Coder Taylor recalled working with Col. Baker: Baker was quite determined, and this is the way he wanted to handle the building design. He didn't know anything about city halls. I'm not sure we knew a great deal about city halls either. But he didn't want to consult with the mayor or any of the people in the city offices. He wanted to build a building and donate it to them after it was completed. We had to do a little research, just what do you have in a city hall? What he wanted was the municipal offices in the building, but with a wing to the side for an industrial museum. That's what it was intended to be. However, it wasn't really industry, it was principally historical... He was very pleased with it, and very proud of it.

"The village was delighted to receive it", but Coder Taylor recalled that Col. Baker did not allow city officials to be involved with the project: "He didn't care for the mayor, he didn't care for any of the councilmen, the staff didn't matter anyway, the city collector and all this. He didn't give them the opportunity to comment. We designed it without conferences with anybody, and we supervised the construction."
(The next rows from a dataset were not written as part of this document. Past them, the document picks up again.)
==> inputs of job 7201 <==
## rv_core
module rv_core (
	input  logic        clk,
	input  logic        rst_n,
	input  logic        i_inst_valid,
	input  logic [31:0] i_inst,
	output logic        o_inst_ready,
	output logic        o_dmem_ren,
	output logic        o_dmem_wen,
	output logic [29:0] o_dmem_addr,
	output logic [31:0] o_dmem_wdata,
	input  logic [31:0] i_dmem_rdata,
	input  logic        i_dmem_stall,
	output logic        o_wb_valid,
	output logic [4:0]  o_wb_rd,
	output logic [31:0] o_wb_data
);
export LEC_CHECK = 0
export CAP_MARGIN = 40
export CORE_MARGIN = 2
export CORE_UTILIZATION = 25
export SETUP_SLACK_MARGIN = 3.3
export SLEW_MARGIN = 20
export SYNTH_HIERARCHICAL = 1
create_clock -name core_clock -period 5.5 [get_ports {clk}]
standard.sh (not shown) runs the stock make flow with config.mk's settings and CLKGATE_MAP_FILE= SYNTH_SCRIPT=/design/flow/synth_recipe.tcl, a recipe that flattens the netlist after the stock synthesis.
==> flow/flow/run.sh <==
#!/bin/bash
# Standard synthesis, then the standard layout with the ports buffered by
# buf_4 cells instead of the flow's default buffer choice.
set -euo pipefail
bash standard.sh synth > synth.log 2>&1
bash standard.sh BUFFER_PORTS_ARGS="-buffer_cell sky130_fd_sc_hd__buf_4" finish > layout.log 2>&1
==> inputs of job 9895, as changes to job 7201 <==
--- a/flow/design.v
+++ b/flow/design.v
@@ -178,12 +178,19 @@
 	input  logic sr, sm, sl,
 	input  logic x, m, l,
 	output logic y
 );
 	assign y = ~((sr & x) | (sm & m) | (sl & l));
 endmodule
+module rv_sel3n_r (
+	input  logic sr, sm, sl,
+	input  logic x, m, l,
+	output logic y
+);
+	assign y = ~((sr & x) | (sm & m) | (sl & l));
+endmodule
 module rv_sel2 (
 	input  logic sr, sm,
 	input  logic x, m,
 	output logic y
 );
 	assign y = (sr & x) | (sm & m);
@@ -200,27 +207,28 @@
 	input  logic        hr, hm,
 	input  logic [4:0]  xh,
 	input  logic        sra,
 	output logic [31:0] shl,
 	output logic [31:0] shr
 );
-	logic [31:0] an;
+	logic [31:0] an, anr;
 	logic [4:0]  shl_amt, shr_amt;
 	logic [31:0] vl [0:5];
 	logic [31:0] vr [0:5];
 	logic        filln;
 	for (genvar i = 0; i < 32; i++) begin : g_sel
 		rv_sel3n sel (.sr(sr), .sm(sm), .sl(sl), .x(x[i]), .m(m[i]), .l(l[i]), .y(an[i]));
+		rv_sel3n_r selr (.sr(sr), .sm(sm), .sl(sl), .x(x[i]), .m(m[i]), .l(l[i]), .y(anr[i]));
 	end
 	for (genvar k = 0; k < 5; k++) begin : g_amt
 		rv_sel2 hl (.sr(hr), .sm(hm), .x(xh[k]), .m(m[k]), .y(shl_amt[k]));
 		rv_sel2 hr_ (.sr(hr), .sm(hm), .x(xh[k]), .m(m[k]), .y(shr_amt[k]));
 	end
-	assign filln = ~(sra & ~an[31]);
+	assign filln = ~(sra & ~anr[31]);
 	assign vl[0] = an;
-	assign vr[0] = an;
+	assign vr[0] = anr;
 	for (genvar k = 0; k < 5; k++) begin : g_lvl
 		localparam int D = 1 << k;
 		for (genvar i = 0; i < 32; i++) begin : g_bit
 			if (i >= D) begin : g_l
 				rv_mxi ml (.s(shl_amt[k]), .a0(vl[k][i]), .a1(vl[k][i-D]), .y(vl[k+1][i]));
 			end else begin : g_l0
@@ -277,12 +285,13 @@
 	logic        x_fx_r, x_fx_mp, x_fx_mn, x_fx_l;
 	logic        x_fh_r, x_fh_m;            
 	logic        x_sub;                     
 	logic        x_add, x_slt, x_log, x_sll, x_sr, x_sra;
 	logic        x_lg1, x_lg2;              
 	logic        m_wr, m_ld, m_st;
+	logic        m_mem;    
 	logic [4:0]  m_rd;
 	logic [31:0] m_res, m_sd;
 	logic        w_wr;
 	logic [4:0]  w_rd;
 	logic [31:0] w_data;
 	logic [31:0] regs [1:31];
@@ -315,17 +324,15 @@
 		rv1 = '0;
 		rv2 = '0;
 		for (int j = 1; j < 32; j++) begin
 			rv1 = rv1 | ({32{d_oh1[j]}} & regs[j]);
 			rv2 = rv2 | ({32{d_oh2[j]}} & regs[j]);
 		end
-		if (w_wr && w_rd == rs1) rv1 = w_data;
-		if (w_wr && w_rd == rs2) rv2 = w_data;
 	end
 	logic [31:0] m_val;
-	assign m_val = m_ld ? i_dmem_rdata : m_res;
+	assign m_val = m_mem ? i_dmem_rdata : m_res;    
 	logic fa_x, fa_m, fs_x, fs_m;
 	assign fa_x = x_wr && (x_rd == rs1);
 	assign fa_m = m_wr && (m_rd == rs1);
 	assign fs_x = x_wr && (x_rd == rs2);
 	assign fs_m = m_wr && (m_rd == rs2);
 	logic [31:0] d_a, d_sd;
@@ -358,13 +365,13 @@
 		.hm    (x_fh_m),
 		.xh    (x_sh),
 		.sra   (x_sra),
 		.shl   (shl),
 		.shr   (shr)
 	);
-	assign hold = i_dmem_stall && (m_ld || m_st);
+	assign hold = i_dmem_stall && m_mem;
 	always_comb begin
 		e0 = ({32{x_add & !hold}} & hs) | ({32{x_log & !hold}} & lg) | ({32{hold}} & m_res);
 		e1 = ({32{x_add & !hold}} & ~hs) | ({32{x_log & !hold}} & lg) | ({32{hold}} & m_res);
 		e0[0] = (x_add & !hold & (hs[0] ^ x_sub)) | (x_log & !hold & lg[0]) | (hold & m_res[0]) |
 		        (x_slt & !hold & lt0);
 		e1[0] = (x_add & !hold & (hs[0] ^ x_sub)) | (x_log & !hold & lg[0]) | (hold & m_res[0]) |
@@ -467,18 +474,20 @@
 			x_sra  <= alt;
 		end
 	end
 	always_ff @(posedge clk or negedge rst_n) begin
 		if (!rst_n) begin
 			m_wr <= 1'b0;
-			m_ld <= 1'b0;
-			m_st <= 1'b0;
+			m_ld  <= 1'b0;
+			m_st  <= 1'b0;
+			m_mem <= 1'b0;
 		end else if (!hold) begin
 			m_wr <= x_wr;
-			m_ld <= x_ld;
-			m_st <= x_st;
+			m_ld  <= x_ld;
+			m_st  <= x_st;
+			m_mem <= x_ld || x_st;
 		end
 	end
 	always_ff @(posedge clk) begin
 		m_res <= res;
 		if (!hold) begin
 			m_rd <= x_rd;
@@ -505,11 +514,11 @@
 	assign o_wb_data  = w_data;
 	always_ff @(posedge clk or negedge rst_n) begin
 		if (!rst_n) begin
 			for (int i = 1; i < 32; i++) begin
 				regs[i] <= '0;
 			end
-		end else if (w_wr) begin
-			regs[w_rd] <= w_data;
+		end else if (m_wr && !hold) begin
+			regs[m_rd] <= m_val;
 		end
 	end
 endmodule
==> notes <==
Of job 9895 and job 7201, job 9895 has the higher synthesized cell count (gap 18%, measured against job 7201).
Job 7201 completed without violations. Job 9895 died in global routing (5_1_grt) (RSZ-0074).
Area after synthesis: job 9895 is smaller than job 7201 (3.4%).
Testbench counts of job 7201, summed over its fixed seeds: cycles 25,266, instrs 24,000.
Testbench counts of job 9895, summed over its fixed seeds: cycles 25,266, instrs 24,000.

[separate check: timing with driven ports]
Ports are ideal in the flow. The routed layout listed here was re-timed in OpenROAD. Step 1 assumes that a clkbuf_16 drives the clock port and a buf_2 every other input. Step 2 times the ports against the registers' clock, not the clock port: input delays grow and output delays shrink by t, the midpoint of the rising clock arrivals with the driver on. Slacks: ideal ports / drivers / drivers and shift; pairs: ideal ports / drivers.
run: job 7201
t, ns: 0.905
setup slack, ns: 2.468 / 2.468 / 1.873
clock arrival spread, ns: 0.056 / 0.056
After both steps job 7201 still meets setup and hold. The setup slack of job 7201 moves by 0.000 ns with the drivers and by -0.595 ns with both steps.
The Municipal Building was described as "an unusual building in many respects" and is iconic of the City of St. Charles.

The building was added to the National Register of Historic Places in 1991 in the category of Architecture/Engineering.

==Design==

The building's design was inspired by the Art Deco movement, but its architectural style has been characterized as Moderne. The National Register nomination characterizes it as Moderne rather than Art Deco due to the fact that it "is an example of the phase of design after 1930 in which buildings were drastically stripped of surface ornaments and windows were grouped in bands."

Its exterior features white Georgia "Cherokee" marble and a base of black granite, with prominent motifs of "faceted surfaces, zigzags, chevron patterns, and octagon shapes".

The Municipal Building has served continuously as the seat of local government in St. Charles since its dedication in 1940. In order to comply with the Americans With Disabilities Act, a new entry atrium was constructed in 1995 to provide the building with an elevator. The two-story structure connected the Municipal Building with the original 1892 City Building.

The city has expanded its office spaces in the building over the years. The St. Charles History Museum which had been located in the building was moved to the historic McCornack Oil Co. Texaco gas station building in 2001.